# Allgäu Cross Mountainbike Magazin



## lord_wicked (18. Juli 2010)

Im neuen Mountainbike-Magazin ist die 3-Tagestour Allgäu Cross vorgestellt.

Die Runde würde mich für den Herbst noch interessieren. Evtl. sogar ohne Guide mit eigener Planung.

Leider finde ich unter dem angegeben Link keine GPS Daten.

Weiß jemand ob es überhaupt welche gibt oder bin nur zu blind oder zu doof.

Gruß

PS: Falls das hier der falsche Bereich ist sag ich schonmal "Sorry"


----------



## hecksel (18. Juli 2010)

Hier findest Du doch die GPS-Daten:

http://www.mountainbike-magazin.de/...llgaeu-cross.291234.d_odc_touren_karten.2.htm

Evtl. musst Du auf der Seite noch etwas nach unten scrollen.

Ich fand die Tour auch sehr interessant und wollte sie vielleicht Anfang September fahren.


----------



## MTB-News.de




----------



## lord_wicked (18. Juli 2010)

Ich hab gewusst das ich zu blind/doof bin ;-)

Spiele auch mit dme Gedanken das ganze mitte September zu starten, falls ich noch Mitfahrer und meine Kondition finde.


----------



## hecksel (19. Juli 2010)

Weiß vielleicht jemand, wo man am Startort der Tour Immenstadt sein Auto 3 oder 4 Tage gefahrlos parken kann?


----------



## panino (19. Juli 2010)

Ich parke in fremden Orten gerne an der Kirche. Die findet man leicht wieder und ich habe noch nie Schwierigkeiten bekommen.


----------



## Spargel (19. Juli 2010)

Fahr halt mit der Bahn hin, kost ja auch fast nix mit dem Bayernticket.


----------



## sgropper (20. Juli 2010)

Hi, ich komme aus Immenstadt. Es gibt einen großen Parkplatz (Viehmarkt Parkplatz) der ist komplett kostenlos.


----------



## hecksel (22. Juli 2010)

Kann jemand alternative Übernachtungsmöglichkeiten als die beiden im Bericht erwähnten Berghaus Schwaben und Holzgauerhaus empfehlen?
Wir wollen die Tour wahrscheinlich Ende August oder Anfang September fahren. Müssen uns aber kurzfristig entscheiden und wahrscheinlich am Wochenende. Ich befürchte, dass es dann schwer werden könnte Zimmer zu bekommen.


----------



## lord_wicked (22. Juli 2010)

Als Alternative für das Berghaus Schwaben will ich für uns was anderes in Bolsterlang suchen.
Genauso für das Holzgauerhaus suche ich was in Warth raus.


----------



## hecksel (22. Juli 2010)

Ich kenne mich in der Gegend gar nicht aus. Habs mir nur gerade in Google Earth angeschaut. Bolsterlang scheint aber ein ganzes Stück abseits der Strecke zu sein, auch höhenmäßig. Das scheint aber der einzige Ort zu sein der in der Nähe ist. Oder täusche ich mich da?


----------



## lord_wicked (22. Juli 2010)

So genau habe ich mich jetzt noch nicht informiert.
Hab nur gelesen das dass berghaus Schwaben zu Bolsterlang gehört, von daher dachte ich das dies die einzige Alternative ist. Wie weit weg das ganze von der eigentlichen Strecke ist wusste ich nicht.

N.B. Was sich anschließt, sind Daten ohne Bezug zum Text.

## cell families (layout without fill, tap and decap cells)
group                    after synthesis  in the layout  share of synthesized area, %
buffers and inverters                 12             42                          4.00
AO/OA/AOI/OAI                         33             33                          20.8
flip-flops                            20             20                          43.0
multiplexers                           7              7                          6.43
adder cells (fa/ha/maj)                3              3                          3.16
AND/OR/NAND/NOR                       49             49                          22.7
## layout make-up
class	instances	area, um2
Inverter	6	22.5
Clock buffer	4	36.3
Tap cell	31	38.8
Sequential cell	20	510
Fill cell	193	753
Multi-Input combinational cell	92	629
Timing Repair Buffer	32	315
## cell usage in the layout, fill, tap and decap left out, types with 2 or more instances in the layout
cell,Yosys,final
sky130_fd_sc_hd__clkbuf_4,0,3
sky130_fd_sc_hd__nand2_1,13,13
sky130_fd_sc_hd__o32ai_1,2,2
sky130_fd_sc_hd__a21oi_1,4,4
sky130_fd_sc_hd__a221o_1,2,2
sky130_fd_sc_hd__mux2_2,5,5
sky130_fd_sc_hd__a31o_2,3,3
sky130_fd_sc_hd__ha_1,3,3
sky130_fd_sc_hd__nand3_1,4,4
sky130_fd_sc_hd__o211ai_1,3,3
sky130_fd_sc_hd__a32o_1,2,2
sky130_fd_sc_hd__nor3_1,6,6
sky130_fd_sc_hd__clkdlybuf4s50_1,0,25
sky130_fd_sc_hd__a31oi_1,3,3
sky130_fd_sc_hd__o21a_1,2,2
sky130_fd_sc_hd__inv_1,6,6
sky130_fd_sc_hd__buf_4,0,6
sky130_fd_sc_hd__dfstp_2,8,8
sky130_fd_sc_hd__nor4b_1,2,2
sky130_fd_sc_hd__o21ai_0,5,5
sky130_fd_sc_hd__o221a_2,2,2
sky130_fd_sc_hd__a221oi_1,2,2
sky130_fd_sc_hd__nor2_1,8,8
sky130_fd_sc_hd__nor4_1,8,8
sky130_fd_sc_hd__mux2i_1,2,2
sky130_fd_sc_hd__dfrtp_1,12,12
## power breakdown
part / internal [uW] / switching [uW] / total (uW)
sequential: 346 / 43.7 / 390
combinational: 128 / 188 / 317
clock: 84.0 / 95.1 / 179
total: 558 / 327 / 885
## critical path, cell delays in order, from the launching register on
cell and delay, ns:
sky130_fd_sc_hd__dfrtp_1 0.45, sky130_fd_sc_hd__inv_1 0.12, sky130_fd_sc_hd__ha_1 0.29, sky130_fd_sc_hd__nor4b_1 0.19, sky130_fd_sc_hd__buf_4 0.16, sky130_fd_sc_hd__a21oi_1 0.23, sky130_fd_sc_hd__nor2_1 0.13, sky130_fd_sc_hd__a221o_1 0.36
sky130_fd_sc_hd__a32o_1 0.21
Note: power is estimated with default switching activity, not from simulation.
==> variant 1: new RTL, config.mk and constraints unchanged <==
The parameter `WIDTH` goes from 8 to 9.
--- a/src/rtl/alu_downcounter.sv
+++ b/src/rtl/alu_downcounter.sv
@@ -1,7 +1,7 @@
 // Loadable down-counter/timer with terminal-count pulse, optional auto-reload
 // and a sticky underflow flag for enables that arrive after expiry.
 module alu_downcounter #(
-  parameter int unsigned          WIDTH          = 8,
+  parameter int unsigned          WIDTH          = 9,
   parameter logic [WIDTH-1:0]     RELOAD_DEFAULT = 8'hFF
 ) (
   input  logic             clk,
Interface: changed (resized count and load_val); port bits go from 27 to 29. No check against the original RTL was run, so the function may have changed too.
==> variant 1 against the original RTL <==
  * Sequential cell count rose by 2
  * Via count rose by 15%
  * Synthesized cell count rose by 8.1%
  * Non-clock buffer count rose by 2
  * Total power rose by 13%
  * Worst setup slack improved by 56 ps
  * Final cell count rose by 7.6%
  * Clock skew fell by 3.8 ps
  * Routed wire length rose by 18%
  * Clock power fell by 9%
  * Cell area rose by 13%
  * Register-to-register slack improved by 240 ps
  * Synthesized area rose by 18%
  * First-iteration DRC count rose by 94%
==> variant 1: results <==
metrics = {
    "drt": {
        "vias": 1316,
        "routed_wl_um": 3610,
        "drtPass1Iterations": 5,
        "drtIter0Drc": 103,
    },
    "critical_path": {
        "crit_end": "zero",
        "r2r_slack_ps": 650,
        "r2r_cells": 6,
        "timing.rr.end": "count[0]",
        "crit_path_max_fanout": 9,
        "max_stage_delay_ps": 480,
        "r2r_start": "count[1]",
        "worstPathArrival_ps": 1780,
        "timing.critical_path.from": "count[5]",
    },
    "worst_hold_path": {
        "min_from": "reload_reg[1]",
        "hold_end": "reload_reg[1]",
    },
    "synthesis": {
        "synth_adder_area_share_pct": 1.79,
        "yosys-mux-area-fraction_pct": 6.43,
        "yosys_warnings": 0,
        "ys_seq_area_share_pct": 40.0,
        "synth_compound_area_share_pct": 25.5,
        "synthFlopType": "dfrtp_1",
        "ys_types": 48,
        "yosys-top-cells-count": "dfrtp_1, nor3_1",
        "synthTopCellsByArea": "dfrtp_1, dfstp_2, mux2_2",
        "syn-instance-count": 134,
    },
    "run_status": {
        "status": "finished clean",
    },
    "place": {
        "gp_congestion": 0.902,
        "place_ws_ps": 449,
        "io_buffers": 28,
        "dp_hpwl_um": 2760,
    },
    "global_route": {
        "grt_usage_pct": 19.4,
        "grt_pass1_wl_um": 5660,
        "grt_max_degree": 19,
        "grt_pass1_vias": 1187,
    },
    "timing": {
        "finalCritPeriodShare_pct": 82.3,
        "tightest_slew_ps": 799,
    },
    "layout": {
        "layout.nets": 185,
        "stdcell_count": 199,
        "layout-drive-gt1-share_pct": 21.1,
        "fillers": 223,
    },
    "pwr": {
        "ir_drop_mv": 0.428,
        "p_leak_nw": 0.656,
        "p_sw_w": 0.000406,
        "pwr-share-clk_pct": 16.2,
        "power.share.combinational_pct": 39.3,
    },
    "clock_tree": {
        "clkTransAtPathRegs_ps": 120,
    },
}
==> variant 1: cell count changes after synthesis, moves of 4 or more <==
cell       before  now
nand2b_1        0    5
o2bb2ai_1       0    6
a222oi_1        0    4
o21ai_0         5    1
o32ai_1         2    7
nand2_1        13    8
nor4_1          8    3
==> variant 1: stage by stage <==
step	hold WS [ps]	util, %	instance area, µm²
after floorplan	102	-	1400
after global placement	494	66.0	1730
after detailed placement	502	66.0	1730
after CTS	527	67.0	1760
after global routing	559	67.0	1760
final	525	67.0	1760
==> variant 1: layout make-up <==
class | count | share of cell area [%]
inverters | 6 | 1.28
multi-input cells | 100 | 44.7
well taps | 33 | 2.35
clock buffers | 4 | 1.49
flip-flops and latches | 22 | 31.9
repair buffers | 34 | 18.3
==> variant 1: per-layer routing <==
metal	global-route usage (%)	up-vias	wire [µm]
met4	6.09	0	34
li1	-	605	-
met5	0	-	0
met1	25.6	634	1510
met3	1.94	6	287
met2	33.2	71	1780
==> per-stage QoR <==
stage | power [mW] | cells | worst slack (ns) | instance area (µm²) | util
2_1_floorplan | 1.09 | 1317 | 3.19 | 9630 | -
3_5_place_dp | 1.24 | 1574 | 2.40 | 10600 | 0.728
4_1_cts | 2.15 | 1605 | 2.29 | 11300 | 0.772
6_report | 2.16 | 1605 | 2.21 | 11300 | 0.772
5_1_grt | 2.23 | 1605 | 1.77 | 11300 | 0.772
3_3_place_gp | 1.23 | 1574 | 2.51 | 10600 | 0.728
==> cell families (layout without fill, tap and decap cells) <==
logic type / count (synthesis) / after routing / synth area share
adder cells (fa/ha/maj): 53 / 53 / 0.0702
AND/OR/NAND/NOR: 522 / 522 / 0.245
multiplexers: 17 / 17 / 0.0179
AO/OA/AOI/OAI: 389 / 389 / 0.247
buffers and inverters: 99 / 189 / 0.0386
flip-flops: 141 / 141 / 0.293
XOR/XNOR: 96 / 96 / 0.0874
## src/rtl/hazard_detect.sv

```systemverilog
// Decode-stage hazard unit: registered EX forwarding selects and load-use stall.
// Optional macro HAZARD_STATS_EN adds a saturating stall_cycles counter port.
module hazard_detect #(
  parameter int unsigned LOAD_LAT = 1,
  parameter int unsigned REG_AW   = 5
) (
  input  logic              clk,
  input  logic              rst,
  input  logic              id_valid,
  input  logic [REG_AW-1:0] id_rs1,
  input  logic [REG_AW-1:0] id_rs2,
  input  logic [REG_AW-1:0] id_rd,
  input  logic              id_reg_write,
  input  logic              id_mem_read,
  input  logic              id_mem_write,
  input  logic              flush,
  output logic              stall,
  output logic [1:0]        rs1_hazard,
  output logic [1:0]        rs2_hazard,
  output logic              store_load_hazard
`ifdef HAZARD_STATS_EN
  ,
  output logic [31:0]       stall_cycles
`endif
);

  typedef enum logic {S_RUN, S_WAIT} state_t;

  localparam logic [1:0] SEL_RF  = 2'b00;
  localparam logic [1:0] SEL_ALU = 2'b01;
  localparam logic [1:0] SEL_MEM = 2'b10;
  localparam logic [1:0] CNT_INIT = (LOAD_LAT > 1) ? 2'(LOAD_LAT - 2) : 2'd0;

  state_t            state;
  logic [1:0]        cnt;
  logic              ex_v, ex_wen, ex_load;
  logic [REG_AW-1:0] ex_rd;
  logic              wb_v, wb_wen;
  logic [REG_AW-1:0] wb_rd;
  logic              pend_v;
  logic [REG_AW-1:0] pend_rd;

  logic       ex1, ex2, wb1, wb2, pd1, pd2;
  logic       load_use, store_fwd, issue;
  logic [1:0] rs1_sel, rs2_sel;

  // x0 is hardwired to zero, so it never forwards from any slot.
  function automatic logic hit(input logic v, input logic wen,
                               input logic [REG_AW-1:0] rd,
                               input logic [REG_AW-1:0] src);
    return v && wen && (rd == src) && (src != '0);
  endfunction

  // NOTE: every always_comb output gets a default first so no path can infer a latch.
  always_comb begin
    ex1 = hit(ex_v, ex_wen, ex_rd, id_rs1);
    ex2 = hit(ex_v, ex_wen, ex_rd, id_rs2);
    wb1 = hit(wb_v, wb_wen, wb_rd, id_rs1);
    wb2 = hit(wb_v, wb_wen, wb_rd, id_rs2);
    pd1 = hit(pend_v, 1'b1, pend_rd, id_rs1);
    pd2 = hit(pend_v, 1'b1, pend_rd, id_rs2);

    load_use  = ex_load && (ex1 || (ex2 && !id_mem_write));
    store_fwd = id_mem_write && ex_load && ex2;
    stall     = !flush && ((state == S_WAIT) || (id_valid && load_use));
    issue     = id_valid && !stall && !flush;

    // A load sitting in EX never selects alu_result; that source falls through to WB.
    rs1_sel = SEL_RF;
    if (pd1)                 rs1_sel = SEL_MEM;
    else if (ex1 && !ex_load) rs1_sel = SEL_ALU;
    else if (wb1)            rs1_sel = SEL_MEM;

    rs2_sel = SEL_RF;
    if (pd2)                 rs2_sel = SEL_MEM;
    else if (ex2 && !ex_load) rs2_sel = SEL_ALU;
    else if (wb2)            rs2_sel = SEL_MEM;
  end

  // NOTE: sequential state uses non-blocking assignments so every register samples pre-edge values.
  always_ff @(posedge clk or posedge rst) begin
    if (rst) begin
      state             <= S_RUN;
      cnt               <= '0;
      ex_v              <= 1'b0;
      ex_wen            <= 1'b0;
      ex_load           <= 1'b0;
      ex_rd             <= '0;
      wb_v              <= 1'b0;
      wb_wen            <= 1'b0;
      wb_rd             <= '0;
      pend_v            <= 1'b0;
      pend_rd           <= '0;
      rs1_hazard        <= SEL_RF;
      rs2_hazard        <= SEL_RF;
      store_load_hazard <= 1'b0;
    end else begin
      wb_v    <= ex_v;
      wb_wen  <= ex_wen;
      wb_rd   <= ex_rd;
      ex_v    <= issue;
      ex_wen  <= id_reg_write;
      ex_load <= id_mem_read;
      ex_rd   <= id_rd;

      rs1_hazard        <= issue ? rs1_sel : SEL_RF;
      rs2_hazard        <= issue ? rs2_sel : SEL_RF;
      store_load_hazard <= issue && store_fwd;

      if (flush) begin
        state  <= S_RUN;
        cnt    <= '0;
        pend_v <= 1'b0;
      end else begin
        case (state)
          S_RUN: begin
            if (id_valid && load_use) begin
              pend_v  <= 1'b1;
              pend_rd <= ex_rd;
              if (LOAD_LAT > 1) begin
                state <= S_WAIT;
                cnt   <= CNT_INIT;
              end
            end else begin
              pend_v <= 1'b0;
            end
          end
          S_WAIT: begin
            if (cnt == '0) state <= S_RUN;
            else           cnt   <= cnt - 2'd1;
          end
          default: state <= S_RUN;
        endcase
      end
    end
  end

`ifdef HAZARD_STATS_EN
  always_ff @(posedge clk or posedge rst) begin
    if (rst)                               stall_cycles <= '0;
    else if (stall && (stall_cycles != '1)) stall_cycles <= stall_cycles + 32'd1;
  end
`endif

endmodule

```
--- config.mk ---
export PLATFORM = sky130hd
export DESIGN_NAME = tap_sel_ctrl_flat
export DESIGN_NICKNAME = d
export VERILOG_FILES = /design/src/rtl/tap_sel_if.sv /design/src/rtl/tap_sel_ctrl.sv /design/src/flat_wrapper.sv
export SDC_FILE = /design/constraint.sdc
export NUM_CORES = 1
export LEC_CHECK = 0
export BUFFER_PORTS_ARGS = -buffer_cell sky130_fd_sc_hd__buf_2
export CAP_MARGIN = 20
export CORE_MARGIN = 2
export CORE_UTILIZATION = 57
export CTS_CLUSTER_SIZE = 14
export DETAILED_ROUTE_END_ITERATION = 8
export PLACE_DENSITY = 0.85
export SLEW_MARGIN = 25
export SYNTH_ARGS = -nofsm -noshare
export SYNTH_HDL_FRONTEND = slang
export SYNTH_SLANG_ARGS = --single-unit
--- constraint.sdc ---
create_clock -name tap_tck -period 2.6 [get_ports tap_tck]
set_input_delay 0.13 -clock tap_tck [delete_from_list [all_inputs] [get_ports tap_tck]]
set_output_delay 0.13 -clock tap_tck [all_outputs]
set_load 0.1 [all_outputs]
--- src/rtl/tap_sel_if.sv ---
// TAP-select bundle between the strap/host pads and the TAP IO mux.
// master: pad side driving the request and host TMS; slave: the sequencer.
interface tap_sel_if;
  logic [1:0] pad_sel_tap;
  logic       pad_tap_tms;
  logic [1:0] sel_tap_out;
  logic       tms_out;
  logic       busy;
  logic       forced_park;
  logic [3:0] shadow_state;

  modport master (
    output pad_sel_tap,
    output pad_tap_tms,
    input  sel_tap_out,
    input  tms_out,
    input  busy,
    input  forced_park,
    input  shadow_state
  );

  modport slave (
    input  pad_sel_tap,
    input  pad_tap_tms,
    output sel_tap_out,
    output tms_out,
    output busy,
    output forced_park,
    output shadow_state
  );
endinterface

Wäre mir wohl erst bei genauerer Planung aufgefallen


----------



## MTB-News.de




----------



## Schlammpaddler (22. Juli 2010)

hecksel schrieb:


> Ich kenne mich in der Gegend gar nicht aus. Habs mir nur gerade in Google Earth angeschaut. Bolsterlang scheint aber ein ganzes Stück abseits der Strecke zu sein, auch höhenmäßig. Das scheint aber der einzige Ort zu sein der in der Nähe ist. Oder täusche ich mich da?

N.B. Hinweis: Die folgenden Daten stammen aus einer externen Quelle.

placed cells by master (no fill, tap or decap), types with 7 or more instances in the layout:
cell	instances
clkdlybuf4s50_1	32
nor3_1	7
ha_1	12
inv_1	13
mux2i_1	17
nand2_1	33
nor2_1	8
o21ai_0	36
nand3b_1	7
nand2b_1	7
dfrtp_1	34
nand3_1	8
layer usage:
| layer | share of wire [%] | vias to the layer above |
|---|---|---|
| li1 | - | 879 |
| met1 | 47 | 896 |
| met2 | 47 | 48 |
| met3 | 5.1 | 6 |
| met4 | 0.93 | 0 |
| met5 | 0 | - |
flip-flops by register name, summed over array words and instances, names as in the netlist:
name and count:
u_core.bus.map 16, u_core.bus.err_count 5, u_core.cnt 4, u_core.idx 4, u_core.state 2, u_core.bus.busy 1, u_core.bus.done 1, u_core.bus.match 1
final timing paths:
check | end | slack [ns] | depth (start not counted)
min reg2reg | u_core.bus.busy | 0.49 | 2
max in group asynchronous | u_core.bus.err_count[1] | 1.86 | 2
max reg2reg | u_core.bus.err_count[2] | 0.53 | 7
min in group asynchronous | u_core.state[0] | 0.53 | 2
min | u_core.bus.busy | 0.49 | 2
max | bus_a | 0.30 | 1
==> src/rtl/mesi_isc_breq_arbiter.sv <==
// Broadcast-request arbiter: captures WR_BROAD / RD_BROAD from four CPU main-bus ports,
// acknowledges each with a one-cycle pulse, queues them per CPU and presents them one at a
// time in round-robin order over a valid/ready handshake.
//   clk, rst          : clock, synchronous active-high reset
//   mbus_cmd_array_i  : per-CPU command (index = CPU id)
//   mbus_addr_array_i : per-CPU address
//   mbus_ack_o        : per-CPU one-cycle capture acknowledge
//   breq_valid_o      : a request is presented downstream
//   breq_cmd_o        : command of the presented request
//   breq_addr_o       : address of the presented request
//   breq_id_o         : originating CPU id
//   breq_ready_i      : downstream accepts when high together with breq_valid_o
module mesi_isc_breq_arbiter
    import mesi_isc_pkg::*;
#(
    parameter int unsigned ADDR_WIDTH = 32,
    parameter int unsigned FIFO_DEPTH = 2
) (
    input  logic                                 clk,
    input  logic                                 rst,
    input  logic [CpuCount-1:0][MbusCmdWidth-1:0] mbus_cmd_array_i,
    input  logic [CpuCount-1:0][ADDR_WIDTH-1:0]   mbus_addr_array_i,
    output logic [CpuCount-1:0]                   mbus_ack_o,
    output logic                                  breq_valid_o,
    output logic [MbusCmdWidth-1:0]               breq_cmd_o,
    output logic [ADDR_WIDTH-1:0]                 breq_addr_o,
    output logic [CpuIdWidth-1:0]                 breq_id_o,
    input  logic                                  breq_ready_i
);

    typedef struct packed {
        logic [MbusCmdWidth-1:0] cmd;
        logic [ADDR_WIDTH-1:0]   addr;
    } breq_t;

    localparam int unsigned ReqWidth = $bits(breq_t);

    logic [CpuCount-1:0]     capture;
    logic [CpuCount-1:0]     q_full;
    logic [CpuCount-1:0]     q_empty;
    logic [CpuCount-1:0]     q_pop;
    breq_t                   q_head [CpuCount];

    logic [CpuCount-1:0]     ack_q;
    logic                    valid_q, valid_d;
    logic [MbusCmdWidth-1:0] cmd_q, cmd_d;
    logic [ADDR_WIDTH-1:0]   addr_q, addr_d;
    logic [CpuIdWidth-1:0]   id_q, id_d;
    logic [CpuIdWidth-1:0]   rr_ptr_q, rr_ptr_d;

    logic                    load_en;
    logic                    sel_found;
    logic [CpuIdWidth-1:0]   sel_id;

    for (genvar i = 0; i < CpuCount; i++) begin : g_cpu
        breq_t wdata;

        // A port is not sampled during its ack cycle: the CPU is still dropping the
        // request that was just captured.
        assign capture[i] = is_broad_cmd(mbus_cmd_array_i[i]) && !q_full[i] && !ack_q[i];
        assign wdata      = '{cmd: mbus_cmd_array_i[i], addr: mbus_addr_array_i[i]};

        mesi_isc_breq_arb_fifo #(
            .Depth (FIFO_DEPTH),
            .Width (ReqWidth)
        ) u_fifo (
            .clk     (clk),
            .rst     (rst),
            .push_i  (capture[i]),
            .wdata_i (wdata),
            .pop_i   (q_pop[i]),
            .rdata_o (q_head[i]),
            .full_o  (q_full[i]),
            .empty_o (q_empty[i])
        );
    end

    // Round-robin search: first non-empty queue starting at rr_ptr.
    always_comb begin
        logic [CpuIdWidth-1:0] cand;
        cand      = '0;
        sel_found = 1'b0;
        sel_id    = '0;
        for (int k = 0; k < CpuCount; k++) begin
            cand = rr_ptr_q + CpuIdWidth'(k);
            if (!sel_found && !q_empty[cand]) begin
                sel_found = 1'b1;
                sel_id    = cand;
            end
        end
    end

    assign load_en = !valid_q || breq_ready_i;
    assign q_pop   = (load_en && sel_found) ? (CpuCount'(1) << sel_id) : '0;

    always_comb begin
        valid_d  = valid_q;
        cmd_d    = cmd_q;
        addr_d   = addr_q;
        id_d     = id_q;
        rr_ptr_d = rr_ptr_q;
        if (load_en) begin
            valid_d = sel_found;
            if (sel_found) begin
                cmd_d    = q_head[sel_id].cmd;
                addr_d   = q_head[sel_id].addr;
                id_d     = sel_id;
                rr_ptr_d = sel_id + 1'b1;
            end
        end
    end

    always_ff @(posedge clk) begin
        if (rst) begin
            ack_q    <= '0;
            valid_q  <= 1'b0;
            cmd_q    <= '0;
            addr_q   <= '0;
            id_q     <= '0;
            rr_ptr_q <= '0;
        end else begin
            ack_q    <= capture;
            valid_q  <= valid_d;
            cmd_q    <= cmd_d;
            addr_q   <= addr_d;
            id_q     <= id_d;
            rr_ptr_q <= rr_ptr_d;
        end
    end

    assign mbus_ack_o   = ack_q;
    assign breq_valid_o = valid_q;
    assign breq_cmd_o   = cmd_q;
    assign breq_addr_o  = addr_q;
    assign breq_id_o    = id_q;

endmodule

Vielleicht nicht nach Bolsterlang, sondern in Richtung Balderschwang weiterfahren? Das liegt zwar auch etwas abseits von der Strecke, aber vielleicht ist im Schwabenhof noch etwas frei. Der liegt an der Riedbergpassstraße, zischen Balderschwang und Pass. Bin im Winter schon zwei mal dort gewesen. Sehr schöner Gasthof mit fairen Preisen. Der Weiterweg hat am nächsten Tag dann eben ein paar HM mehr. Einfach wieder talaufwärts Richtung Dinigörgenalpe und ab dort wieder auf die Originalroute. Ist ein kleiner extra Schlenker, aber jedenfalls schön zu fahren.
Ich bin eine ähnliche Tour vor zwei Jahren gefahren. War recht abwechslungsreich. Allerdings finde ich den 3. Tag recht lang. Vielleicht am 2. Tag noch bis Au/Schoppernau weiterfahren? Geht eh nur Bergab. Wir haben in Schoppernau in einer kleinen Privatpension übernachtet. Da sollte sich immer was finden lassen. Am 3. Tag sind wir nicht das Rohrmoostal nach Oberstdorf gefahren (langweilig auf Asphalt) sondern in Sibratsgfäll übers Sättele (kurze Tragepassage) nach Balderschwang und über die Dinigörgenalpe nach Fischen wo das Auto stand.


----------



## lord_wicked (22. Juli 2010)

Ich werde mich am Wochenende mal genauer mit der Stecke und den Übernachtungsmöglichkeiten befassen.


----------



## rotznasenbub (18. August 2010)

Hallo,

ich habe die Tour mit zwei Kumpels vom 18. - 20.07.2010 gemacht. Wir haben uns an die GPS-Daten vom Mountainbike-Magazin gehalten. Das war OK und wir sind überall gut angekommen.
Auch an die Übernachtungen im Berghaus Schwaben sowie im Holzgauerhaus haben wir uns gehalten.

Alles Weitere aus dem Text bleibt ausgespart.